Miss Violet Mordaunt traveled to London this morning by the nine-eleven train. This is right.

Friend.

There was no name; but the post-office said the information came from Rigsworth, and the post-office indulges in cold official accuracy. Somehow, this word from a friend did strike him as friendly. It made him read again, and ponder weightily, the longer statement signed “Violet.”
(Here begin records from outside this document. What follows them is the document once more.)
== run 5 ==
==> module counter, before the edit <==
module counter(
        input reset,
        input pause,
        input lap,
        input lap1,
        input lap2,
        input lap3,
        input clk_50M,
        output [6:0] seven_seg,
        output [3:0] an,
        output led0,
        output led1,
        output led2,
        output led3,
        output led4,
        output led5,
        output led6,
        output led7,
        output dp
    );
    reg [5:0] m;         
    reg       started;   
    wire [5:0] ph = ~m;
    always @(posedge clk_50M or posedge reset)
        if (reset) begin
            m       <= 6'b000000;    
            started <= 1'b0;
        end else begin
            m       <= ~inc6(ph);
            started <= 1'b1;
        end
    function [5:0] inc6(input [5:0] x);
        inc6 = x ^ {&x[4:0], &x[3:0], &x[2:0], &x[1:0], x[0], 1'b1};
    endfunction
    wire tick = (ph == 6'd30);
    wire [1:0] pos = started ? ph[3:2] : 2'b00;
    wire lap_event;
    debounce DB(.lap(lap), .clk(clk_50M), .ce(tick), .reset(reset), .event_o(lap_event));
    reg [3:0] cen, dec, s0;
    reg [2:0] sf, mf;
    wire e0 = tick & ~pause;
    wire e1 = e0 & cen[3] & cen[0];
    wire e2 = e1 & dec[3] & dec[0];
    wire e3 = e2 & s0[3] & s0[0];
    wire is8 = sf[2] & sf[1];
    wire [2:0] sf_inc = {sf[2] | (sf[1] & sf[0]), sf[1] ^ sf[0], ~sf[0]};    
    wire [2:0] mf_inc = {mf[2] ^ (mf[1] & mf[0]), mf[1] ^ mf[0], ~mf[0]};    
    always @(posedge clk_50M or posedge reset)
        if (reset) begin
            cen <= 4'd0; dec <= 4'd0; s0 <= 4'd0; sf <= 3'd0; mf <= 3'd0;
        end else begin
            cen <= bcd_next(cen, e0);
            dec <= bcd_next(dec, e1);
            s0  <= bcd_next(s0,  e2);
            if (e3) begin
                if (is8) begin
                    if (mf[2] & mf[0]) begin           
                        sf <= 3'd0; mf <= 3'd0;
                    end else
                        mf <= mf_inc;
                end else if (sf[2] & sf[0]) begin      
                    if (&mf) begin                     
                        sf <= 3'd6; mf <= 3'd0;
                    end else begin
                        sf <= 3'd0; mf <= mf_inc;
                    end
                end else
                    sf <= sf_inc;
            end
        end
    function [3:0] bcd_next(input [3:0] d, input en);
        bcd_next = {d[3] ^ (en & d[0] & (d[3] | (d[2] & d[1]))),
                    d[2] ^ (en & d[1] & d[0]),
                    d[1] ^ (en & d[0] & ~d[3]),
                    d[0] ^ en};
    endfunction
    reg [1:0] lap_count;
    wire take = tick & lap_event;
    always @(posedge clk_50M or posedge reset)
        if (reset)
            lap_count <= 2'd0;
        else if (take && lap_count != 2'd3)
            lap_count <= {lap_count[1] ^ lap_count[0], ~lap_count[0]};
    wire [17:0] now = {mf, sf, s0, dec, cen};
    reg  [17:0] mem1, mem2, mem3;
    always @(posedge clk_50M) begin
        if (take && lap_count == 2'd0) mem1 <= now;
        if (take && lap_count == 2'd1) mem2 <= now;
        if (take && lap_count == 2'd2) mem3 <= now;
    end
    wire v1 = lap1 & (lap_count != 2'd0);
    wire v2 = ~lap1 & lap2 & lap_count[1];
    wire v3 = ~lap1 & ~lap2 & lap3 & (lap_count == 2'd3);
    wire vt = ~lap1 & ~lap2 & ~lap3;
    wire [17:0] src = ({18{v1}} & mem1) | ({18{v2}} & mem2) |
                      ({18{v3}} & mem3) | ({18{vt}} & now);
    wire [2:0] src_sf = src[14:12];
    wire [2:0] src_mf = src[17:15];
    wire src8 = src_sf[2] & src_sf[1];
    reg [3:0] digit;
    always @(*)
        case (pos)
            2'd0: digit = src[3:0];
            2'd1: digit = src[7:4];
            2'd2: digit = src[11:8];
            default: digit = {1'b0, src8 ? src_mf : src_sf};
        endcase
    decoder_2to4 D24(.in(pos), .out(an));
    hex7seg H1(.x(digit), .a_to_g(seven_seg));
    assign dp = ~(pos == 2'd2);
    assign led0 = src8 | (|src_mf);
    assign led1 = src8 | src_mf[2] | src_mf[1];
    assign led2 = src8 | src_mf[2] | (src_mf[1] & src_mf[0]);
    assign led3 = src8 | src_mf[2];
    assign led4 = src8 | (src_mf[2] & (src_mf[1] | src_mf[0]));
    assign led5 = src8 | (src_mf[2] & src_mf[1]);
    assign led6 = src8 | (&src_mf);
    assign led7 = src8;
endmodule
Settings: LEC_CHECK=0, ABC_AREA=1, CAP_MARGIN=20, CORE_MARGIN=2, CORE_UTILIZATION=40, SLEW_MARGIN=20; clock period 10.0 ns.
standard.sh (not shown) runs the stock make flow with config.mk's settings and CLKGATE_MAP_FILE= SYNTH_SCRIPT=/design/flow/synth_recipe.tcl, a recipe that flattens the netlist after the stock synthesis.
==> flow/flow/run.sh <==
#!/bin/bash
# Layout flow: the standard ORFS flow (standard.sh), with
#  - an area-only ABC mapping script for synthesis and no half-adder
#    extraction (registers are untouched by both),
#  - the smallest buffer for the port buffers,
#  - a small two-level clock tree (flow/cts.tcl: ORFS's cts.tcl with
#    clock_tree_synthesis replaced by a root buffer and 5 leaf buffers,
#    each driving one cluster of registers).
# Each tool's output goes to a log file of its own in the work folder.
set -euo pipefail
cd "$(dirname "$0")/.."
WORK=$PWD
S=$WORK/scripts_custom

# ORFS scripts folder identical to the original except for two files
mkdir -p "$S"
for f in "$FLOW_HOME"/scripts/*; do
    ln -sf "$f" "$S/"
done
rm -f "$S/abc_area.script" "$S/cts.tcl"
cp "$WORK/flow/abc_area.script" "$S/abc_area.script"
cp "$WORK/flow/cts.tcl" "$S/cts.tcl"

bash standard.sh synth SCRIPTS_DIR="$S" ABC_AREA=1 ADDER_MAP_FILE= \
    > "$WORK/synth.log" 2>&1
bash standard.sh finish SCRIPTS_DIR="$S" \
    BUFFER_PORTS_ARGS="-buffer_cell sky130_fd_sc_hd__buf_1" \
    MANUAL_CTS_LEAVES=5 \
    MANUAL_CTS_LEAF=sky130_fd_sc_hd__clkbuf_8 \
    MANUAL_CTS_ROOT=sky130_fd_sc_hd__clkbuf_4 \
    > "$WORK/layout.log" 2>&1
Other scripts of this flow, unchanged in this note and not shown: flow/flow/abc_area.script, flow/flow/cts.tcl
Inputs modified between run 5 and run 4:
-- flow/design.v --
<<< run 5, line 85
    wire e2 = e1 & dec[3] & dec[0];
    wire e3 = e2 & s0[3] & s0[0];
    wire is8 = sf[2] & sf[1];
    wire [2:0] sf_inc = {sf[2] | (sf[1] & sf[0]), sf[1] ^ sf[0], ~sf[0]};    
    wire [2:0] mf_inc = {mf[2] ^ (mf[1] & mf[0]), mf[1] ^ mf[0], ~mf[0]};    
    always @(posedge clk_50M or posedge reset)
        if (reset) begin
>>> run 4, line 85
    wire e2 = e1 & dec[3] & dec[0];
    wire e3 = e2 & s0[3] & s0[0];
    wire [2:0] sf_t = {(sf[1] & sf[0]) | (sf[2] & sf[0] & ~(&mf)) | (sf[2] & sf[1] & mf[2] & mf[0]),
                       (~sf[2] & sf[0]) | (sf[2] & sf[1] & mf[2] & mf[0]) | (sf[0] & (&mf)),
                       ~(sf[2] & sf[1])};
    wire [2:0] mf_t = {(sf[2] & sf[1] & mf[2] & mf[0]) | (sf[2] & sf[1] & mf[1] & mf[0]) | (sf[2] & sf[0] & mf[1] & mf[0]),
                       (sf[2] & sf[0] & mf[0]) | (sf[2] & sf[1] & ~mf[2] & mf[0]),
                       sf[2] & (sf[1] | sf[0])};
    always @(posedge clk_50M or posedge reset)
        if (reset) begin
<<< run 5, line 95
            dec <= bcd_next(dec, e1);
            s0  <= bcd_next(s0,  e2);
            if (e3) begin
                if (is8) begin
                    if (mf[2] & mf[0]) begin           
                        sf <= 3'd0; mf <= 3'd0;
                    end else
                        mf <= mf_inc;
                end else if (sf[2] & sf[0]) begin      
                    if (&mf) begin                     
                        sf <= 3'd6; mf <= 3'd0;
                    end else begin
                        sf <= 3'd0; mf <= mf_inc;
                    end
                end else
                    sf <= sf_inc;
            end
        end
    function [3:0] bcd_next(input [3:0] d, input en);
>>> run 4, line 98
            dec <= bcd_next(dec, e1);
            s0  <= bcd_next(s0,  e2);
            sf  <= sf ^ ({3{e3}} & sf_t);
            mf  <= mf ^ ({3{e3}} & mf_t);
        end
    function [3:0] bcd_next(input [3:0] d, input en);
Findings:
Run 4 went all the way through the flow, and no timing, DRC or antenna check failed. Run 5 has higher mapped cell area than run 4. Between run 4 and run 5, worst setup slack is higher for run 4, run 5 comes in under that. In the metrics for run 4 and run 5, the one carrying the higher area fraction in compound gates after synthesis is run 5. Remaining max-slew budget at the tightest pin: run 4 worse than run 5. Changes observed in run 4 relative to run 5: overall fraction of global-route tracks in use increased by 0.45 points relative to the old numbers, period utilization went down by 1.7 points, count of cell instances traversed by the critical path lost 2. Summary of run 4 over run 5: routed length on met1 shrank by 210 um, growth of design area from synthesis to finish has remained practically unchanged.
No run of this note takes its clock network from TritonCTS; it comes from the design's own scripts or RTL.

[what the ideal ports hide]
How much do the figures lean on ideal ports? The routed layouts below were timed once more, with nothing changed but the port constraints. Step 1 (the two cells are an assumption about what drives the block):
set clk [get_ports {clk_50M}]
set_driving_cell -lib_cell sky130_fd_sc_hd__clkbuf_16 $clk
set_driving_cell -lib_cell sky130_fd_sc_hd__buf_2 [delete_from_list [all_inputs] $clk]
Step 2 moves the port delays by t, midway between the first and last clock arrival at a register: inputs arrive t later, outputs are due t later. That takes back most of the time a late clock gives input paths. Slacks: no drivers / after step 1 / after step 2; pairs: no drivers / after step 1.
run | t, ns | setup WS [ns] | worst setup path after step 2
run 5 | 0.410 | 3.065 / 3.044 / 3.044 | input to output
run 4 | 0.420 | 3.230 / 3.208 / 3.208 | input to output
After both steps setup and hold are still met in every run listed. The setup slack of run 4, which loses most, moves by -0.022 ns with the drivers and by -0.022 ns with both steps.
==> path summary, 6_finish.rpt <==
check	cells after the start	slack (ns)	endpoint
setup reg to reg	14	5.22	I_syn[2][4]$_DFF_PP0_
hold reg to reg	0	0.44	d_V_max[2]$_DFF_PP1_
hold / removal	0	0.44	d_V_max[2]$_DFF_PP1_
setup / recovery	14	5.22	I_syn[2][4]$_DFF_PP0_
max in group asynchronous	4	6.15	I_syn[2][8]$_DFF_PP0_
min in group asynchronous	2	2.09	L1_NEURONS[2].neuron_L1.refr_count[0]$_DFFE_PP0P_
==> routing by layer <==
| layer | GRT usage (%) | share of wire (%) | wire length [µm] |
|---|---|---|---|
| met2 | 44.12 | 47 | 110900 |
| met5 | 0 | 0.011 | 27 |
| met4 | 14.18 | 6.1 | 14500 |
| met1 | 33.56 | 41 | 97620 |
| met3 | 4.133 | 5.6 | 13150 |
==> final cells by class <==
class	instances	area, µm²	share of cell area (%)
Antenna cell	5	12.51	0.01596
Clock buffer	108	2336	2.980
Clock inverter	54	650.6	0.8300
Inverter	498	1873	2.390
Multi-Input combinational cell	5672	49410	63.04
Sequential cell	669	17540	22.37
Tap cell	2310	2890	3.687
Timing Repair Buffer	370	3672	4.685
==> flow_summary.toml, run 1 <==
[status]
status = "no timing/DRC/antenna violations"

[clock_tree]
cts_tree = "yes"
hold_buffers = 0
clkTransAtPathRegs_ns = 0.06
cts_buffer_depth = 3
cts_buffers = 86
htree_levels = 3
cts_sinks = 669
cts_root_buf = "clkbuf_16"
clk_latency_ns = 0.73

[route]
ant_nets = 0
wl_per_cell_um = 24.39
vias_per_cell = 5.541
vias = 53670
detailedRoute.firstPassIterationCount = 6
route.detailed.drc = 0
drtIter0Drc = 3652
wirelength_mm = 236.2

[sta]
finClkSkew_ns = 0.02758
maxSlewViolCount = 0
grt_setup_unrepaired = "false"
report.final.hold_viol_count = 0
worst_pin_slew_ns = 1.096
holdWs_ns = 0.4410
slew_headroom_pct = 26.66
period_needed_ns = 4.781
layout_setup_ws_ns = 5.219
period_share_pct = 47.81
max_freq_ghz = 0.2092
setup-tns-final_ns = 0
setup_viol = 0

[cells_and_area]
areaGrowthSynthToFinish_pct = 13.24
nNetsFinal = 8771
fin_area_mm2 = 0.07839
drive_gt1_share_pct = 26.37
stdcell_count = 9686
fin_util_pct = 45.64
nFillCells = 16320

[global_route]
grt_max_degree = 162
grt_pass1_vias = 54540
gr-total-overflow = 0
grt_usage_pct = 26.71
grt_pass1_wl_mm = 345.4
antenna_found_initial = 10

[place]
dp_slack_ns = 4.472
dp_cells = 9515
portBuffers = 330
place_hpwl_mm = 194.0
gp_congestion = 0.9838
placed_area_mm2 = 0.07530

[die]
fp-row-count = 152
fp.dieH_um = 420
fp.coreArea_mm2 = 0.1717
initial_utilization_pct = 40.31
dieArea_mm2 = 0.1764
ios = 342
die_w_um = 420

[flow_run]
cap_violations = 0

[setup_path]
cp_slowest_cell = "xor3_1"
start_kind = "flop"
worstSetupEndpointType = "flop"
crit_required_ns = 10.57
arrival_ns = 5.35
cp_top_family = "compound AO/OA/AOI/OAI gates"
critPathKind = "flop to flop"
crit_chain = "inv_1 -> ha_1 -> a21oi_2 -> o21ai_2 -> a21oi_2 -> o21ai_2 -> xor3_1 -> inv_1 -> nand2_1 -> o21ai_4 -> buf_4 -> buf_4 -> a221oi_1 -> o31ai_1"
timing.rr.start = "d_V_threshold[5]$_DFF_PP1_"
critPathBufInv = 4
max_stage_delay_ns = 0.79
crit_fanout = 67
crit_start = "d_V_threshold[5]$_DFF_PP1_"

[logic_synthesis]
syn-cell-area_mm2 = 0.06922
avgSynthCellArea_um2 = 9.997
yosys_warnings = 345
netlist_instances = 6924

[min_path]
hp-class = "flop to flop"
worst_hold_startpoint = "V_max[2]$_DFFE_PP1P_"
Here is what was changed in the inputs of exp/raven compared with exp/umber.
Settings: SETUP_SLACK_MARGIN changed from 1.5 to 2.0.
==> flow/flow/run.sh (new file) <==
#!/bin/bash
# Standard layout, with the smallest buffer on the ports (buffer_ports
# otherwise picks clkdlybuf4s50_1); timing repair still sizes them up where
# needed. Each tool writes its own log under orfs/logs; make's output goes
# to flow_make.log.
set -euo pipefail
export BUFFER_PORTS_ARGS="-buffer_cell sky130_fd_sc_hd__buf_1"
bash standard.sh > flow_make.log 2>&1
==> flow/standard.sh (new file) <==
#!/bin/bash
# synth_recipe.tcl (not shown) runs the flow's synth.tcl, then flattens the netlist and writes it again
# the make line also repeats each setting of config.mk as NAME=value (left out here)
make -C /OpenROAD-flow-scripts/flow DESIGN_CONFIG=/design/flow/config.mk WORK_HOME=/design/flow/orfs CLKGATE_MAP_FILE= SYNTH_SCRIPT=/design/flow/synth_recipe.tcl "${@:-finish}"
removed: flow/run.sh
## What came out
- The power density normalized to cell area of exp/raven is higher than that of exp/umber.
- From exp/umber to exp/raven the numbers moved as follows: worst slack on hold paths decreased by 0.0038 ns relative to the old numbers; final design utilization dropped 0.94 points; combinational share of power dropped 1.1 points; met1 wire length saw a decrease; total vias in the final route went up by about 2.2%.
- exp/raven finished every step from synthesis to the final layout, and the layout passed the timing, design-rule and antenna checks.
Context: an optimization exercise on an open-source flow, tuned for small area. The choices shown serve that exercise and are no tape-out recipe. The RTL was checked by simulation tests, not by an equivalence proof against the original design. Power and IR drop assume default switching activity.

**flow/config.mk**
```make
export PLATFORM = sky130hd
export DESIGN_NAME = top_mac_bfusion
export DESIGN_NICKNAME = top_mac_bfusion
export VERILOG_FILES = /design/flow/design.v
export SDC_FILE = /design/flow/constraint.sdc
export NUM_CORES = 4
export LEC_CHECK = 0
export CAP_MARGIN = 20
export CORE_MARGIN = 2
export CORE_UTILIZATION = 40
export GPL_TIMING_DRIVEN = 0
export SLEW_MARGIN = 20
```
**flow/constraint.sdc**
```tcl
create_clock -name core_clock -period 10.0 [get_ports {clk}]
set_input_delay 2.0000 -clock core_clock [delete_from_list [all_inputs] [get_ports {clk}]]
set_output_delay 2.0000 -clock core_clock [all_outputs]
set_load 0.01 [all_outputs]
```
This is an optimization exercise on Yosys and OpenROAD, whose aim is small area, not a production implementation. The RTL was checked by simulation tests, not by an equivalence proof against the original design. The flow treats the clock pin as an ideal source. Dropping or thinning the clock tree relies on that and would not hold on a real chip. Power is estimated from default activity; no workload was simulated.

==> flow/design.v <==
module rand_gen(clk, load, r);
input clk;
input load;
output reg [6:0] r;
always @(posedge clk)
begin
	if (load)
		r <= 7'b0101101;
	else
		r <= {r[4] ^ r[0], r[6:1]};
end
endmodule
module seven_segment (
input [3:0]i,
output reg [6:0]o
);
always @(*)
begin
	case (i)
	4'd0: o = 7'h40;
	4'd1: o = 7'h79;
	4'd2: o = 7'h24;
	4'd3: o = 7'h30;
	4'd4: o = 7'h19;
	4'd5: o = 7'h12;
	4'd6: o = 7'h02;
	4'd7: o = 7'h78;
	4'd8: o = 7'h00;
	4'd9: o = 7'h10;
	default: o = 7'bx;
	endcase
end
endmodule
module seven_segment_negative(i,ou);
input i;
output [6:0]ou;
assign ou = i ? 7'b0111111 : 7'b1000000;
endmodule
module three_decimal_vals_w_neg (
input clk,
input rst,
input en,         
input hit,        
output [6:0]seg7_neg_sign,
output [6:0]seg7_ones,
output [6:0]seg7_tens,
output [6:0]seg7_huns
);
reg neg;
reg [3:0] t;
reg [2:0] o;
wire z   = (t == 4'd0) && (o == 3'd0);
wire q1  = (t == 4'd0) && (o == 3'd1);
wire q63 = (t == 4'd12) && (o == 3'd3);
wire q64 = (t == 4'd12) && (o == 3'd4);
wire up  = z | ((hit ^ neg) & ~(neg & q64));
always @(posedge clk or negedge rst)
begin
	if (!rst)
	begin
		neg <= 1'b0;
		t <= 4'd0;
		o <= 3'd0;
	end
	else if (en)
	begin
		neg <= neg ? ~((q1 & hit) | (q64 & ~hit)) : ((z & ~hit) | (q63 & hit));
		if (up)
		begin
			if (o == 3'd4)
			begin
				o <= 3'd0;
				t <= t + 1'b1;
			end
			else
				o <= o + 1'b1;
		end
		else
		begin
			if (o == 3'd0)
			begin
				o <= 3'd4;
				t <= t - 1'b1;
			end
			else
				o <= o - 1'b1;
		end
	end
end
wire quirk = neg & (((t == 4'd6) && (o == 3'd2)) | q64);
wire [2:0] od = quirk ? 3'd0 : o;
wire [3:0] td = quirk ? 4'd0 : ((t >= 4'd10) ? t - 4'd10 : t);
wire h = ~quirk & (t >= 4'd10);
seven_segment lsb({od, 1'b0}, seg7_ones);
seven_segment msb(td, seg7_tens);
seven_segment mmb({3'd0, h}, seg7_huns);
seven_segment_negative sg(neg, seg7_neg_sign);
endmodule
module time_to_hit(clk, rst, en, done);
input clk;
input rst;
input en;
output done;
reg [8:0] counter;
wire [9:0] inc = counter + en;
assign done = &counter;
always @(posedge clk or negedge rst)
begin
	if (rst == 1'b0)
		counter <= 9'd9;
	else
		counter <= inc[8:0] | {5'd0, inc[9], 1'b0, inc[9], 1'b0};
end
endmodule
module delay(clk, load, first, done);
input clk;
input load;
input first;
output done;
reg [8:0] x;
assign done = (x[8:7] == 2'b10) && (x[5:0] == 6'b100100);
always @(posedge clk)
begin
	if (load)
		x <= {4'b0010, ~first, 4'b1011};
	else
		x <= {x[7:0], x[8] ^ x[4]};
end
endmodule
module guitar(
input clk,
input rst,
input start,
input [3:0]buttons,
output [6:0]seg7_neg_sign,
output [6:0]seg7_dig0,
output [6:0]seg7_dig1,
output [6:0]seg7_dig2,
output [6:0]num_to_hit,
output led
);
localparam START  = 3'd0,
           CHECK1 = 3'd1,    
           CHECK  = 3'd3,
           NOTE1  = 3'd2,
           NOTE   = 3'd6,
           NOTEX  = 3'd7,
           DELAY  = 3'd5,
           DONE   = 3'd4;
reg  [2:0] S;
reg  [2:0] NS;
reg  [6:0] notes;        
reg  [1:0] random;       
reg  [1:0] hit_num;      
reg        bp;           
reg        bc;           
wire [6:0] y;            
wire       win_done;     
wire       del_end;      
wire is_check = (S == CHECK1) || (S == CHECK);
wire note01   = (S == NOTE1) || (S == NOTE);
wire win_en   = (S == NOTE) || (S == NOTEX) || (S == DELAY) || (S == CHECK);
wire last     = &notes;
assign led = (S == DONE) & notes[0];
rand_gen myrand(clk, (S == START) || (S == CHECK1), y);
time_to_hit my(clk, rst, win_en, win_done);
delay mydelay(clk, S == NOTEX, notes == 7'd0, del_end);
seven_segment numout({2'b00, hit_num}, num_to_hit);
three_decimal_vals_w_neg mynum(clk, rst, bp, bc, seg7_neg_sign, seg7_dig0, seg7_dig1, seg7_dig2);
always @(*)
begin
	case (S)
	START:  NS = start ? CHECK1 : START;
	CHECK1: NS = NOTE1;
	CHECK:  NS = last ? DONE : NOTE1;
	NOTE1,
	NOTE:   NS = (bp | win_done) ? NOTEX : NOTE;
	NOTEX:  NS = DELAY;
	DELAY:  NS = del_end ? CHECK : DELAY;
	default: NS = DONE;
	endcase
end
always @(posedge clk)
begin
	if (is_check)
		random <= ~{y[0], y[1]};
	bc <= ~buttons[hit_num];
end
always @(posedge clk or negedge rst)
begin
	if (rst == 1'b0)
	begin
		S <= START;
		notes <= 7'd0;
		hit_num <= 2'd0;
		bp <= 1'b0;
	end
	else
	begin
		S <= NS;
		if (S == CHECK)
			notes <= notes + 1'b1;
		else if (S == DONE)
			notes[0] <= 1'b1;
		if (is_check)
			hit_num <= random & {2{S == CHECK}};
		bp <= note01 & ~&buttons;
	end
end
endmodule
Background: an optimization exercise with open tools, aiming at small area and a short achievable clock period. Do not read the settings as production practice. The RTL was checked by simulation tests, not by an equivalence proof against the original design. Power is estimated from default activity; no workload was simulated.

run 1:
## floatingPointAdder
module floatingPointAdder(input [31:0] in1, input [31:0] in2, input clk, input reset, output ResultSign1bit, output [7:0] ResultExponent8bits, output [24:0] ResultFraction25bits);
	wire        sub    = in1[31] ^ in2[31];
	wire [8:0]  d12    = {1'b0, in1[30:23]} - {1'b0, in2[30:23]};
	wire        swap   = d12[8];                        
	wire [7:0]  absd   = d12[7:0] ^ {8{swap}};
	wire [7:0]  expBig = swap ? in2[30:23] : in1[30:23];
	wire [22:0] fBig   = swap ? in2[22:0] : in1[22:0];
	wire        sBig   = swap ? in2[31] : in1[31];
	wire [23:0] sSm    = (swap ? {2'b01, in1[22:1]} : {1'b1, in2[22:0]}) ^ {24{sub}};
	wire [23:0] l0     = absd[0] ? {sub, sSm[23:1]}        : sSm;
	wire [23:0] l1     = absd[1] ? {{2{sub}}, l0[23:2]}    : l0;
	wire [23:0] l2     = absd[2] ? {{4{sub}}, l1[23:4]}    : l1;
	wire [23:0] l3     = absd[3] ? {{8{sub}}, l2[23:8]}    : l2;
	wire [23:0] l4     = absd[4] ? {{16{sub}}, l3[23:16]}  : l3;
	wire [23:0] sAl    = (absd[7:5] != 0) ? {24{sub}} : l4;
	reg  [7:0]  rExp;
	reg  [22:0] rBig;
	reg  [23:0] rSm;
	reg         rSub, rSBig;
	always @(posedge clk) begin
		if (reset) begin
			rExp  <= 8'd0;
			rBig  <= 23'd0;
			rSm   <= 24'h800000;
			rSub  <= 1'b0;
			rSBig <= 1'b0;
		end else begin
			rExp  <= expBig;
			rBig  <= fBig;
			rSm   <= sAl;
			rSub  <= sub;
			rSBig <= sBig;
		end
	end
	wire        neg, zero;
	eacAdd ADD({1'b1, rBig}, rSm, rSub, ResultFraction25bits, neg, zero);
	assign ResultSign1bit       = (rSBig ^ neg) & ~zero;
	assign ResultExponent8bits  = rExp;
endmodule
For scale: ~720 cells after synthesis, ~57 flip-flops, roughly 100 I/O pins, roughly 5000 um^2 of cells after synthesis.
export LEC_CHECK = 0
export ABC_AREA = 1
export CAP_MARGIN = 20
export CORE_MARGIN = 2
export CORE_UTILIZATION = 70
export CTS_BUF_LIST = sky130_fd_sc_hd__clkbuf_4 sky130_fd_sc_hd__clkbuf_8
export PLACE_DENSITY = 0.8
export SLEW_MARGIN = 20
export SYNTH_HIERARCHICAL = 1
export SYNTH_MINIMUM_KEEP_SIZE = 0
create_clock -name core_clock -period 11.0 [get_ports {clk}]
standard.sh (not shown) runs the stock make flow with config.mk's settings and CLKGATE_MAP_FILE= SYNTH_SCRIPT=/design/flow/synth_recipe.tcl, a recipe that flattens the netlist after the stock synthesis.
==> flow/flow/run.sh <==
#!/bin/bash
# Standard layout with these changes: synthesis maps the logic with the ABC
# script in flow/abc_area.script (delay-bounded area mapping, then gate
# sizing); input ports get a buf_1 and output ports a buf_2 as their buffer;
# clock tree synthesis adds no dummy loads.
set -e
rm -rf scripts_mod
cp -r "$FLOW_HOME/scripts" scripts_mod
cp flow/abc_area.script scripts_mod/abc_area.script
export BUFFER_PORTS_ARGS="-buffer_cell sky130_fd_sc_hd__buf_1"
export SETUP_SLACK_MARGIN=5.4
export POST_GLOBAL_PLACE_TCL=$PWD/flow/post_gpl.tcl
export CTS_ARGS="-sink_clustering_enable -repair_clock_nets -buf_list {sky130_fd_sc_hd__clkbuf_4 sky130_fd_sc_hd__clkbuf_8} -dont_use_dummy_load"
SCRIPTS_DIR=$PWD/scripts_mod bash standard.sh synth > synth.log 2>&1
bash standard.sh > standard.log 2>&1
==> flow/flow/abc_area.script <==
strash
dch
map -D 2000
topo
stime -c
buffer -c
upsize -c -D 2000
dnsize -c -D 2000
==> flow/flow/post_gpl.tcl <==
# The ports were buffered with buf_1; the output ports drive the external
# load, so their buffers become buf_2.
foreach inst [get_cells output*] {
  replace_cell $inst sky130_fd_sc_hd__buf_2
}
Run 1 closes out successfully: all stages finished, all timing, DRC and antenna checks passed.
He could not tell, oh, sympathetic little sister of the Rigsworth postmistress, that you wheedled the grocer’s assistant into writing that most important telegram. It was a piece of utmost daring on the part of a village maid, and perhaps it might be twisted into an infringement of the “Official Secrets Act,” or some such terrifying ordinance; but your tender little heart had gone out to the young man who got “no answer” from the lady of the manor, and you knew quite well that Violet had never sent him to Pangley to hunt for a missing baby.

Anyhow, David was glowering at both flimsy slips of paper, when a letter reached him. It was marked “Express Delivery,” and had been handed in at Euston Station soon after twelve o’clock.

This time there could be no doubt whatever that Violet was the writer. Here was the identical handwriting of the first genuine note he had received from her. And there was Violet herself in the phrasing of it, though she was brief and reserved. She wrote:

Dear David—I am in London for the purpose of making certain inquiries. I must not see you if I can help it. I must be quite, quite alone and unaided. Please pardon my seeming want of confidence. In this matter I am trusting to God’s help and my own endeavors. But I want you to oblige me by being away from your flat to-night between midnight and two A.M. That is all. Perhaps I may be able to explain everything later.

Your sincere well-wisher,
Violet Mordaunt.

Then David ran like a beagle to Euston Station; but Violet had been gone from there nearly an hour, because he found on inquiry that the nine-eleven train from Rigsworth had arrived at noon. Yet he could not be content unless he careered about London looking for her, first at Porchester Gardens, then at Dibbin’s office, at which he arrived exactly five minutes before she did, and he must have driven along Piccadilly while she was turning the corner from Regent’s. London is the biggest bundle of hay when you want to find anybody.

Amidst the maelstrom of his doubts and fears one fact stood out so clearly that he could not fail to recognize it. Not Violet alone, but some other hidden personality, most earnestly desired his absence from the flat that night. In a word, Van Hupfeldt, who knew of the photograph and the letter being hidden there, had the strongest possible reason for seeking an opportunity to make an absolutely unhindered search of every remaining nook and crevice. But how was Violet’s anxiety on this head to be explained? Was she, too, wishful to carry out a scrutiny of pictures, cupboards, and ornaments on her own account?